Ausgehend von dieser Überlegung wird es im Seminar um die mittelalterliche Rezeption eines der berühmtesten Werke der antiken Literatur gehen: Vergils Aeneis, die von Eneas erzählt, der auf Befehl der Götter aus dem brennenden Troja flieht und schließlich in Italien das neue Troja gründet. In der deutschen Literatur ist die enorme Wirkung der Aeneis zum einen an Heinrichs von Veldeke Eneasroman beobachten, mit dem – um 1170/80 – Vergils Erzählung in den Kontext der höfischen Literatur in deutscher Sprache gelangt; und zum anderen ist es die 1515 als Druck publizierte Versübersetzung des Humanisten Thomas Murner, der sein Werk dem deutschen Kaiser Maximilian I. widmet. Mit beiden Werken werden wir uns im Seminar intensiv beschäftigen, wobei neben der Frage, wie Veldeke und Murner den Text der Aeneis übertragen, gerade die unterschiedlichen kulturellen Kontexte der Vergil-Rezeption im Zentrum stehen sollen. Da sowohl der Eneasroman als auch Murners Aeneis illustriert worden sind, bietet sich zudem die Gelegenheit, das Verhältnis von Text und Bild in die gemeinsame Arbeit einzubeziehen.
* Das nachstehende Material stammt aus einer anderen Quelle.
## src/hw/uart_cfg.svh

```systemverilog
`ifndef UART_CFG_SVH
`define UART_CFG_SVH

// bus side
`define UART_BASE_ADDR 16'hFF16   // address of register 0
`define UART_ADDR_W 16            // system bus address width

// serial side, 8N1 at a fixed rate
`define UART_CLK_FREQ 1000000     // system clock in Hz
`define UART_BAUD 9600

// clocks per serial bit, 104 at the values above
`define UART_BIT_CYCLES (`UART_CLK_FREQ / `UART_BAUD)

`endif

```

## src/hw/uart_pkg.sv

```systemverilog
`include "uart_cfg.svh"

package uart_pkg;

    typedef logic [`UART_ADDR_W-1:0] bus_addr_t;   // system bus address
    typedef logic [7:0] byte_t;                    // bus data and serial payload
    typedef logic [1:0] reg_offset_t;              // register inside the window
    typedef logic [3:0] bit_cnt_t;                 // counts up to 8 data bits

    // transmitter frame sequence
    typedef enum logic [1:0] {
        tx_idle,
        tx_start,
        tx_data,
        tx_stop
    } tx_state_t;

    // receiver frame sequence
    typedef enum logic [1:0] {
        rx_idle,
        rx_start,
        rx_data,
        rx_stop
    } rx_state_t;

endpackage

```

## src/hw/baud_tick_gen.sv

```systemverilog
`timescale 1ns/100ps
`include "uart_cfg.svh"

module baud_tick_gen (
    input  logic clk,
    input  logic reset,
    output logic tick
);

    localparam int cnt_w = $clog2(`UART_BIT_CYCLES);
    localparam logic [cnt_w-1:0] cnt_max = cnt_w'(`UART_BIT_CYCLES - 1);

    logic [cnt_w-1:0] count;
    logic             wrap;

    assign wrap = (count == cnt_max);

    // free running, never stopped once out of reset
    always_ff @(posedge clk)
    begin
        if (!reset)
        begin
            count <= '0;
            tick  <= 1'b0;
        end
        else
        begin
            count <= wrap ? '0 : count + 1'b1;
            tick  <= wrap;  // one clock wide
        end
    end

endmodule

```

## src/hw/uart_tx.sv

```systemverilog
`timescale 1ns/100ps

module uart_tx (
    input  logic           clk,
    input  logic           reset,
    input  logic           tick,
    input  uart_pkg::byte_t tx_byte,
    input  logic           tx_start,
    output logic           tx,
    output logic           tx_done
);

    import uart_pkg::*;

    tx_state_t state;
    bit_cnt_t  bit_cnt;   // data bits already on the line
    byte_t     shift;

    // byte copy, reloaded on every idle tick so the frame start takes a fresh value
    always_ff @(posedge clk)
    begin
        if (tick)
        begin
            if (state == tx_idle)
                shift <= tx_byte;
            else
                shift <= shift >> 1;  // lsb first
        end
    end

    always_ff @(posedge clk)
    begin
        if (!reset)
        begin
            state   <= tx_idle;
            bit_cnt <= '0;
            tx      <= 1'b1;
            tx_done <= 1'b0;
        end
        else
        begin
            tx_done <= 1'b0;
            if (tick)
            begin
                case (state)
                    tx_idle:
                    begin
                        if (tx_start)
                        begin
                            tx    <= 1'b0;  // start bit
                            state <= uart_pkg::tx_start;
                        end
                    end
                    uart_pkg::tx_start:
                    begin
                        tx      <= shift[0];
                        bit_cnt <= bit_cnt_t'(1);
                        state   <= tx_data;
                    end
                    tx_data:
                    begin
                        if (bit_cnt == bit_cnt_t'(8))
                        begin
                            tx    <= 1'b1;  // stop bit
                            state <= tx_stop;
                        end
                        else
                        begin
                            tx      <= shift[0];
                            bit_cnt <= bit_cnt + 1'b1;
                        end
                    end
                    tx_stop:
                    begin
                        tx_done <= 1'b1;  // end of stop bit
                        state   <= tx_idle;
                    end
                    default: state <= tx_idle;
                endcase
            end
        end
    end

endmodule

```

## src/hw/uart_rx.sv

```systemverilog
`timescale 1ns/100ps
`include "uart_cfg.svh"

module uart_rx (
    input  logic            clk,
    input  logic            reset,
    input  logic            rx,
    output uart_pkg::byte_t rx_byte,
    output logic            rx_valid
);

    import uart_pkg::*;

    localparam int cnt_w = $clog2(`UART_BIT_CYCLES);
    localparam logic [cnt_w-1:0] half_max = cnt_w'(`UART_BIT_CYCLES / 2 - 1);
    localparam logic [cnt_w-1:0] bit_max = cnt_w'(`UART_BIT_CYCLES - 1);

    logic rx_meta;
    logic rx_sync;
    logic rx_last;   // previous synchronized value, for the start edge
    logic fall;
    logic sample;

    rx_state_t        state;
    logic [cnt_w-1:0] count;   // own bit timer, restarted at the start edge
    bit_cnt_t         bit_cnt;
    byte_t            shift;

    // two-flop synchronizer, idle level is high
    always_ff @(posedge clk)
    begin
        if (!reset)
        begin
            rx_meta <= 1'b1;
            rx_sync <= 1'b1;
            rx_last <= 1'b1;
        end
        else
        begin
            rx_meta <= rx;
            rx_sync <= rx_meta;
            rx_last <= rx_sync;
        end
    end

    assign fall   = rx_last & ~rx_sync;
    assign sample = (count == bit_max);  // middle of data and stop bits

    always_ff @(posedge clk)
    begin
        if (!reset)
        begin
            state    <= rx_idle;
            count    <= '0;
            bit_cnt  <= '0;
            rx_valid <= 1'b0;
        end
        else
        begin
            rx_valid <= 1'b0;
            case (state)
                rx_idle:
                begin
                    count <= '0;
                    if (fall)
                        state <= rx_start;
                end
                rx_start:
                begin
                    if (count == half_max)
                    begin
                        count   <= '0;
                        bit_cnt <= '0;
                        state   <= rx_sync ? rx_idle : rx_data;  // glitch, not a start bit
                    end
                    else
                        count <= count + 1'b1;
                end
                rx_data:
                begin
                    if (sample)
                    begin
                        count   <= '0;
                        bit_cnt <= bit_cnt + 1'b1;
                        if (bit_cnt == bit_cnt_t'(7))
                            state <= rx_stop;
                    end
                    else
                        count <= count + 1'b1;
                end
                rx_stop:
                begin
                    if (sample)
                    begin
                        count    <= '0;
                        rx_valid <= rx_sync;  // low stop bit drops the byte
                        state    <= rx_idle;
                    end
                    else
                        count <= count + 1'b1;
                end
                default: state <= rx_idle;
            endcase
        end
    end

    // byte assembly, lsb arrives first
    always_ff @(posedge clk)
    begin
        if (state == rx_data && sample)
            shift <= {rx_sync, shift[7:1]};
        if (state == rx_stop && sample && rx_sync)
            rx_byte <= shift;
    end

endmodule

```

## src/hw/uart_regs.sv

```systemverilog
`timescale 1ns/100ps
`include "uart_cfg.svh"

module uart_regs (
    input  logic                clk,
    input  logic                reset,
    input  logic                enable,
    input  logic                write_en,
    input  uart_pkg::bus_addr_t addr,
    input  uart_pkg::byte_t     data_in,
    output uart_pkg::byte_t     data_out,
    output uart_pkg::byte_t     tx_byte,
    output logic                tx_start,
    input  logic                tx_done,
    input  uart_pkg::byte_t     rx_byte,
    input  logic                rx_valid,
    output logic                interrupt
);

    import uart_pkg::*;

    localparam bus_addr_t base_addr = bus_addr_t'(`UART_BASE_ADDR);
    localparam bus_addr_t last_addr = base_addr + bus_addr_t'(3);

    logic        hit;
    logic        wr;
    reg_offset_t offset;

    byte_t tx_cmd_reg;     // 0 requests a frame
    byte_t tx_data_reg;
    byte_t rx_status_reg;  // 1 when a byte is waiting
    byte_t rx_data_reg;
    logic  rx_valid_d;

    byte_t rd_tx_cmd;
    byte_t rd_tx_data;
    byte_t rd_rx_status;
    byte_t rd_rx_data;

    // four-byte window decode
    assign hit    = enable && (addr >= base_addr) && (addr <= last_addr);
    assign offset = reg_offset_t'(addr - base_addr);
    assign wr     = hit && write_en;

    always_ff @(posedge clk)
    begin
        if (!reset)
        begin
            tx_cmd_reg    <= 8'd1;
            tx_data_reg   <= '0;
            rx_status_reg <= '0;
            rx_data_reg   <= '0;
        end
        else
        begin
            // hardware events take priority over the bus
            if (tx_done)
                tx_cmd_reg <= 8'd1;
            else if (wr && offset == reg_offset_t'(0))
                tx_cmd_reg <= data_in;

            if (wr && offset == reg_offset_t'(1))
                tx_data_reg <= data_in;

            if (rx_valid)
                rx_status_reg <= 8'd1;
            else if (wr && offset == reg_offset_t'(2))
                rx_status_reg <= data_in;  // software clears with 0

            if (rx_valid)
                rx_data_reg <= rx_byte;  // newer byte always overwrites
        end
    end

    assign tx_byte  = tx_data_reg;
    assign tx_start = (tx_cmd_reg == '0);

    // one-cycle pulse, a register behind rx_valid
    always_ff @(posedge clk)
    begin
        if (!reset)
        begin
            rx_valid_d <= 1'b0;
            interrupt  <= 1'b0;
        end
        else
        begin
            rx_valid_d <= rx_valid;
            interrupt  <= rx_valid & ~rx_valid_d;
        end
    end

    // readback, only the selected register is nonzero
    assign rd_tx_cmd    = (hit && offset == reg_offset_t'(0)) ? tx_cmd_reg : '0;
    assign rd_tx_data   = (hit && offset == reg_offset_t'(1)) ? tx_data_reg : '0;
    assign rd_rx_status = (hit && offset == reg_offset_t'(2)) ? rx_status_reg : '0;
    assign rd_rx_data   = (hit && offset == reg_offset_t'(3)) ? rx_data_reg : '0;

    assign data_out = rd_tx_cmd | rd_tx_data | rd_rx_status | rd_rx_data;

endmodule

```

## src/hw/uart_periph.sv

```systemverilog
`timescale 1ns/100ps

module uart_periph (
    input  logic                clk,
    input  logic                reset,
    input  logic                enable,
    input  logic                write_en,
    input  uart_pkg::bus_addr_t addr,
    input  uart_pkg::byte_t     data_in,
    output uart_pkg::byte_t     data_out,
    output logic                interrupt,
    input  logic                rx,
    output logic                tx
);

    import uart_pkg::*;

    logic  tick;       // one clock per bit period
    byte_t tx_byte;
    logic  tx_start;
    logic  tx_done;
    byte_t rx_byte;
    logic  rx_valid;

    uart_regs u_regs (
        .clk       (clk),
        .reset     (reset),
        .enable    (enable),
        .write_en  (write_en),
        .addr      (addr),
        .data_in   (data_in),
        .data_out  (data_out),
        .tx_byte   (tx_byte),
        .tx_start  (tx_start),
        .tx_done   (tx_done),
        .rx_byte   (rx_byte),
        .rx_valid  (rx_valid),
        .interrupt (interrupt)
    );

    baud_tick_gen u_baud (
        .clk   (clk),
        .reset (reset),
        .tick  (tick)
    );

    uart_tx u_tx (
        .clk      (clk),
        .reset    (reset),
        .tick     (tick),
        .tx_byte  (tx_byte),
        .tx_start (tx_start),
        .tx       (tx),
        .tx_done  (tx_done)
    );

    // receiver keeps its own timing, no shared tick
    uart_rx u_rx (
        .clk      (clk),
        .reset    (reset),
        .rx       (rx),
        .rx_byte  (rx_byte),
        .rx_valid (rx_valid)
    );

endmodule

```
Textgrundlage: Heinrich von Veldeke: Eneasroman. Mittelhochdeutsch/Neuhochdeutsch. Übersetzt von Dieter Kartschoke. Stuttgart 2006. (Universal-Bibliothek Nr. 8303). Texte und ausgewählte Forschungsliteratur werden den Teilnehmern/innen zur Verfügung gestellt. Zur Einführung: Elisabeth Lienert: Deutsche Antikenromane des Mittelalters. Berlin 2001, S. 72-102; Julia Frick: Thomas Murners ‚Aeneis‘-Übersetzung (1515). Wiesbaden 2019, S. 1-10.

CP-Erwerb: TN: Teilnahme, schriftliche Aufgaben und Mitarbeit an der Präsentation eines Referats. LN: zusätzlich mündliche Prüfung (B.A. 15‘, M.A. 30‘) oder schriftliche Hausarbeit (B.A. 12-14 Seiten, M.A. 18-20 Seiten). Kommunikation: Eine ausführliche Beschreibung der Veranstaltung mit Informationen zur moodle-Plattform, zu schriftlichen Aufgaben, zu den Online-Referaten sowie zu mündlichen Prüfungen und schriftlichen Arbeiten stelle ich gleich zu Vorlesungsbeginn bereit. Sprechstunden: donnerstags 12-14 Uhr (via Zoom).